Naturalmente, también los más radicales tienen muchas bazas que jugar. No es sólo que los Hermanos Musulmanes sean, con mucho, los más organizados, lo que ya es importante. Es que además muchos rasgos del trasfondo social les son propicios: Egipto, como el resto del mundo árabo-musulmán, ha experimentado una intensa reislamización en las dos últimas décadas. Los hiyabs se han hecho comunes en las jóvenes, y las mezquitas improvisadas han proliferado. Hoy por hoy, en ese mundo, más democracia significa más islam, como estamos viendo incluso en Turquía, que no es árabe. No tiene por qué ser un islam extremista como el que, en general, representan los Hermanos Musulmanes, pero ese clima social es un claro punto a su favor. Ciertamente no ha sido ese el lenguaje de los manifestantes, pero la democracia que reclaman hará aflorar la voluntad mayoritaria, que no tiene las mismas prioridades que los jóvenes liberales o socialistas occidentalizados, que iniciaran el movimiento mediante sus convocatorias en las redes sociales de internet. Los islamistas que se sumaron enseguida y fueron decisivos en proporcionar número y en fuerzas de choque frente a las milicias que atacaron en nombre de Mubarak han cuidado mucho en todo momento de poner mordaza a su discurso y de sumarse a las consignas de los promotores iniciales.

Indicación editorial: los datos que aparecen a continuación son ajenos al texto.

===== src/flat_wrapper.sv =====
// flat-port wrapper written by rule: the top's interface ports become plain ports
module muldiv_ctrl_flat 
  (clk, rst, bus_req_valid, bus_req_cmd, bus_req_a, bus_req_b, bus_flush, bus_md_busy, bus_md_hi, bus_md_lo, bus_req_ready, bus_rd_data, bus_ctl_busy, bus_md_start, bus_md_we, bus_md_hilo, bus_md_op, bus_md_d1, bus_md_d2);
  muldiv_ctrl_if bus_i ();
  input  logic clk;
  input  logic rst;
  input wire logic [$bits(bus_i.req_valid)-1:0] bus_req_valid;
  input wire logic [$bits(bus_i.req_cmd)-1:0] bus_req_cmd;
  input wire logic [$bits(bus_i.req_a)-1:0] bus_req_a;
  input wire logic [$bits(bus_i.req_b)-1:0] bus_req_b;
  input wire logic [$bits(bus_i.flush)-1:0] bus_flush;
  input wire logic [$bits(bus_i.md_busy)-1:0] bus_md_busy;
  input wire logic [$bits(bus_i.md_hi)-1:0] bus_md_hi;
  input wire logic [$bits(bus_i.md_lo)-1:0] bus_md_lo;
  output wire logic [$bits(bus_i.req_ready)-1:0] bus_req_ready;
  output wire logic [$bits(bus_i.rd_data)-1:0] bus_rd_data;
  output wire logic [$bits(bus_i.ctl_busy)-1:0] bus_ctl_busy;
  output wire logic [$bits(bus_i.md_start)-1:0] bus_md_start;
  output wire logic [$bits(bus_i.md_we)-1:0] bus_md_we;
  output wire logic [$bits(bus_i.md_hilo)-1:0] bus_md_hilo;
  output wire logic [$bits(bus_i.md_op)-1:0] bus_md_op;
  output wire logic [$bits(bus_i.md_d1)-1:0] bus_md_d1;
  output wire logic [$bits(bus_i.md_d2)-1:0] bus_md_d2;
  assign bus_i.req_valid = bus_req_valid;
  assign bus_i.req_cmd = bus_req_cmd;
  assign bus_i.req_a = bus_req_a;
  assign bus_i.req_b = bus_req_b;
  assign bus_i.flush = bus_flush;
  assign bus_i.md_busy = bus_md_busy;
  assign bus_i.md_hi = bus_md_hi;
  assign bus_i.md_lo = bus_md_lo;
  assign bus_req_ready = bus_i.req_ready;
  assign bus_rd_data = bus_i.rd_data;
  assign bus_ctl_busy = bus_i.ctl_busy;
  assign bus_md_start = bus_i.md_start;
  assign bus_md_we = bus_i.md_we;
  assign bus_md_hilo = bus_i.md_hilo;
  assign bus_md_op = bus_i.md_op;
  assign bus_md_d1 = bus_i.md_d1;
  assign bus_md_d2 = bus_i.md_d2;
  muldiv_ctrl u_core (.clk(clk), .rst(rst), .bus(bus_i));
endmodule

Mientras esas contradicciones se dirimen en el caso egipcio, desarrollándose suave o espasmódicamente, la oleada antidictatorial continúa chocando contra otros regímenes igualmente represivos y corruptos, y no necesariamente sólo en el mundo árabe. No sólo monarcas y presidentes vitalicios y hereditarios árabes están temerosamente alerta, preparando medidas de contención sin dejar de buscar un país de acogida. Autoritarios y déspotas de todo el mundo ponen sus barbas a remojar, guardándose mucho de dar su aprobación a los huracanados vientos de libertad, prestos a proporcionar a sus colegas en el poder absoluto cualquier alivio que esté a su alcance. Lo que suceda en Egipto y en cada uno de los contagiados influirá en todos los demás.